「売り言葉」

昨日の深夜にBSでやっていた大竹しのぶの舞台「売り言葉」を観た。面白かった、そして強烈なものだった。「智恵子抄」の智恵子像に対して、本当はそんなんじゃない、光太郎のその智恵子イメージに押しつぶされ、自分をすり減らして狂っていったんだ!と「売り言葉」を叩きつける一人芝居。大竹しのぶの舞台観てみたいなーと思って撮ったのだが、この人すごいわ。と思った。「売り言葉」を福島弁(智恵子は福島出身)でしゃべる、智恵子の代弁者と普通の智恵子と、一瞬のうちにキャラが入れ替わるのが分かる。いろんな声色を演じ分ける。そして、面白い。すごいなあ。北島マヤをやるならこの人、と誰かが推薦していた(そして実際に舞台化されてマヤ役をやったらしいが)のを思い出して、納得した。そう、たしかにマヤが思い出される。
そして内容自体も恐ろしい。あの美しい「智恵子抄」の詩も、演出や演じ方次第で恐ろしい人を追い詰める文章になる。「光太郎に心配をさせてはいけない」「私たちは芸術家なのだから」「私が何とかする何とかする・・・」と追い詰められていく智恵子。2時間足らずの劇の中で、女学校時代の若さあふれる長沼智恵子から、狂気の智恵子に変わっていく。みごとに時間が経つ。

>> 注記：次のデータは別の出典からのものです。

[config.mk]
export PLATFORM = sky130hd
export DESIGN_NAME = pipeline_hazard_ctrl
export DESIGN_NICKNAME = d
export VERILOG_FILES = /design/src/rtl/pipeline_hazard_ctrl.sv
export SDC_FILE = /design/constraint.sdc
export NUM_CORES = 1
export LEC_CHECK = 0
export ABC_AREA = 1
export BUFFER_PORTS_ARGS = -buffer_cell sky130_fd_sc_hd__clkbuf_2
export CAP_MARGIN = 20
export CORE_ASPECT_RATIO = 2
export CORE_MARGIN = 2
export CORE_UTILIZATION = 45
export CTS_CLUSTER_DIAMETER = 30
export DETAILED_ROUTE_END_ITERATION = 16
export PLACE_DENSITY = 0.74
export REMOVE_ABC_BUFFERS = 1
export SETUP_SLACK_MARGIN = 0.2
export SYNTH_ARGS = -nofsm -noshare
export SYNTH_HDL_FRONTEND = slang
export SYNTH_SLANG_ARGS = --single-unit
[constraint.sdc]
create_clock -name clk -period 1.55 [get_ports clk]
set_clock_uncertainty 0.05 [all_clocks]
set_input_delay 0.2325 -clock clk [delete_from_list [all_inputs] [get_ports clk]]
set_output_delay 0.2325 -clock clk [all_outputs]
set_load 0.02 [all_outputs]
[src/rtl/pipeline_hazard_ctrl.sv]
// Pipeline hazard controller: RAW/load-use stalls, branch flushes and multi-cycle
// data-memory freezes, with a saturating count of frozen cycles.
module pipeline_hazard_ctrl #(
  parameter int unsigned MEM_LATENCY = 4,
  parameter int unsigned CNT_W       = 16
) (
  input  logic             clk,
  input  logic             rst,
  input  logic [3:0]       id_src_1,
  input  logic [3:0]       id_src_2,
  input  logic             id_valid,
  input  logic             id_two_src,
  input  logic [3:0]       ex_dest,
  input  logic             ex_wb_en,
  input  logic             ex_mem_r_en,
  input  logic [3:0]       mem_dest,
  input  logic             mem_wb_en,
  input  logic             mem_access,
  input  logic             ex_branch_taken,
  input  logic             forward_en,
  output logic             hazard_freeze,
  output logic             if_flush,
  output logic             id_flush,
  output logic             mem_freeze,
  output logic [CNT_W-1:0] stall_cnt,
  output logic [1:0]       state
);

  typedef enum logic [1:0] {StRun = 2'd0, StMemWait = 2'd1} state_e;

  localparam bit          MultiCycle = (MEM_LATENCY > 1);
  localparam int unsigned WaitInitI  = MultiCycle ? (MEM_LATENCY - 2) : 0;
  localparam logic [3:0]  WaitInit   = 4'(WaitInitI);

  state_e           state_q, state_d;
  logic [3:0]       wait_q, wait_d;
  logic [CNT_W-1:0] stall_cnt_q, stall_cnt_d;

  logic raw_ex, raw_mem, hazard;
  logic pri_if_flush, pri_id_flush, pri_freeze;

  always_comb begin
    raw_ex  = id_valid & ex_wb_en &
              ((id_src_1 == ex_dest) | (id_two_src & (id_src_2 == ex_dest)));
    raw_mem = id_valid & mem_wb_en &
              ((id_src_1 == mem_dest) | (id_two_src & (id_src_2 == mem_dest)));
    // With forwarding only a load in EX cannot be bypassed in time.
    hazard  = forward_en ? (raw_ex & ex_mem_r_en) : (raw_ex | raw_mem);
    // Branch flush beats a stall: the stalled instruction is on the wrong path anyway.
    pri_if_flush = ex_branch_taken;
    pri_id_flush = ex_branch_taken | hazard;
    pri_freeze   = ~ex_branch_taken & hazard;
  end

  always_comb begin
    hazard_freeze = 1'b0;
    if_flush      = 1'b0;
    id_flush      = 1'b0;
    mem_freeze    = 1'b0;
    state_d       = state_q;
    wait_d        = wait_q;
    if (!rst) begin
      unique case (state_q)
        StRun: begin
          if (mem_access && MultiCycle) begin
            mem_freeze    = 1'b1;
            hazard_freeze = 1'b1;
            wait_d        = WaitInit;
            state_d       = StMemWait;
          end else begin
            hazard_freeze = pri_freeze;
            if_flush      = pri_if_flush;
            id_flush      = pri_id_flush;
          end
        end
        StMemWait: begin
          if (wait_q != 4'd0) begin
            mem_freeze    = 1'b1;
            hazard_freeze = 1'b1;
            wait_d        = wait_q - 4'd1;
          end else begin
            // Release cycle: the access completes, so mem_access here is the same op.
            hazard_freeze = pri_freeze;
            if_flush      = pri_if_flush;
            id_flush      = pri_id_flush;
            state_d       = StRun;
          end
        end
        default: begin
          state_d = StRun;
          wait_d  = 4'd0;
        end
      endcase
    end
  end

  always_comb begin
    stall_cnt_d = stall_cnt_q;
    if (hazard_freeze && (stall_cnt_q != {CNT_W{1'b1}})) begin
      stall_cnt_d = stall_cnt_q + CNT_W'(1);
    end
  end

  always_ff @(posedge clk) begin
    if (rst) begin
      state_q     <= StRun;
      wait_q      <= 4'd0;
      stall_cnt_q <= '0;
    end else begin
      state_q     <= state_d;
      wait_q      <= wait_d;
      stall_cnt_q <= stall_cnt_d;
    end
  end

  assign stall_cnt = stall_cnt_q;
  assign state     = state_q;

endmodule

==> impl_metrics.csv <==
group,metric,value,unit
placement,dp_cells,350,
hold_path,hold_path_class,"in -> reg",
clock_network,cts-hold-fix-buffers,0,
route,drtIter0Drc,75,
synth,synth_seq_cells,21,
synth,syn-cell-area,0.001568,sq mm
route,post_drt_wl_per_cell,16.84,um
timing,fmax,0.5306,GHz
cells_and_area,fin_nets,365,
clock_network,htreeDepth,1,
placement,dp_slack,-169.7,ps
floorplanning,initial_core_util,46.41,%
flow_run,max_cap_violations,0,
clock_network,root_buffer,"clkbuf_8",
route,drcViolationCount,0,
grt,grt_pass1_wl,8148,um
worst_setup_path,critical_path_class,"reg -> out",
placement,gp_congestion,0.9081,
clock_network,cts_tree,"done",
power,power_frac_clock,26.8,%
worst_setup_path,cp.required,1270,ps
placement,io_buffers,46,
route,drt-total-wl,6181,um
power,switching_share,32.75,%
floorplanning,io_pins,48,
cells_and_area,multiInputGateArea,0.001338,sq mm
synth,synth_seq_area_share,26.82,%
placement,hpwl,3600,um
clock_network,cts_made_buffers,3,
floorplanning,die_w,45.74,um
floorplanning,num_rows,30,
grt,grt_usage,27.53,%
timing,post-route-period-util,121.6,%
worst_setup_path,crit_path_max_fanout,3,
grt,grt-ovfl-total,0,
grt,antenna_found_initial,0,
synth,yosysUniqueCellTypes,27,
clock_network,cts.sinks,21,
timing,finalCriticalPeriod,1884,ps
route,vias,2018,
route,drt-vias-per-instance,5.499,
cells_and_area,register_area,434.2,sq um
power,powerDensity,526.3,mW/mm^2
floorplanning,dieHeight,87.47,um
worst_setup_path,end_kind,"primary output",
route,drt_first_pass_iters,4,
cells_and_area,areaGrowthSynthToFinish,71.35,%
synth,syn_inst,243,
timing,hold-worst-slack,220.7,ps
worst_setup_path,cp.arrival,1600,ps
grt,grt_pass1_vias,2006,
timing,slew_viol_final,0,
power,ir_drop,0.5047,mV
power,power.leakage,1.314,nW
power,p_seq_share,40.1,%
worst_setup_path,critPathLaunchType,"register",
power,p_sw,0.4630,mW
cells_and_area,drive_above_1_share,51.04,%
clock_network,clk_pin_slew,90,ps
timing,grt_setup_unrepaired,"yes",
cells_and_area,final_area,0.002686,sq mm
timing,finalSetupViolCount,20,
placement,placed_area,0.002068,sq mm
synth,postSynthAreaPerCell,6.452,sq um
synth,ys.warnings.count,0,
grt,grt_max_degree,13,
timing,setup_slack,-334.5,ps
power,p_comb_share,33.1,%
timing,tns,-3820,ps
cells_and_area,fillCellCount,208,
route,postRouteAntennaNets,0,
floorplanning,core,0.003378,sq mm
power,internal_power,0.9508,mW
floorplanning,die-area,0.004000,sq mm
outcome,status,"complete, but fails checks",
cells_and_area,diodes,0,
timing,hold_violations,0,
cells_and_area,instances_no_fill,367,
clock_network,clkLatencyLatePin,280,ps
outcome,failed_checks,"negative setup slack",
clock_network,clock_path_buffers,2,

もちろんこれは「本当はこうだったのだ!」という暴露ものではなくて、「あの“純愛”はこうも解釈しうる。どうですか?それでも単純にああ美しい愛だなんていいますか?」と一つの見方を投げかけているだけだと思う。が、それを承知の上で、光太郎と智恵子の関係を考えるとどうなのだろう。

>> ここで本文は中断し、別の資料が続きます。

`config.mk`:
```
export PLATFORM = sky130hd
export DESIGN_NAME = i2c_cmd_sequencer
export DESIGN_NICKNAME = d
export VERILOG_FILES = /design/src/rtl/i2c_cmd_sequencer.sv
export SDC_FILE = /design/constraint.sdc
export NUM_CORES = 1
export LEC_CHECK = 0
export ABC_AREA = 1
export CAP_MARGIN = 20
export CORE_MARGIN = 2
export CORE_UTILIZATION = 55
export DETAILED_ROUTE_END_ITERATION = 10
export PLACE_DENSITY = 0.72
export SYNTH_ARGS = -nofsm -noshare
export SYNTH_HDL_FRONTEND = slang
export SYNTH_SLANG_ARGS = --single-unit
export TNS_END_PERCENT = 1
```
`constraint.sdc`:
```
create_clock -name clk_12m -period 3.3 [get_ports clk_12m]
set_input_delay 0.66 -clock clk_12m [delete_from_list [all_inputs] [get_ports clk_12m]]
set_output_delay 0.66 -clock clk_12m [all_outputs]
set_load 0.1 [all_outputs]
```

これは一方的に、智恵子が光太郎に食い物にされた、という話ではない。智恵子も光太郎にのめりこんだ。自分の才能のなさを受け入れられなかったのは智恵子の弱さだ(色盲であったというのは本当なのか?)。そして光太郎の描く自分であり続ける他はない、さもなくば自分の存在価値を認められない…と自らを追い詰めていった。実家が裕福であることや才能のある光太郎に認められる存在であることでプライドを満足させていた智恵子も共犯者であると私は思う。そしてこれは「若者問題」を心理面から扱う本によく出てくるのと同じ構造ではないか。心の病の時代に…そして、「女であること」は関係あるのだろうか。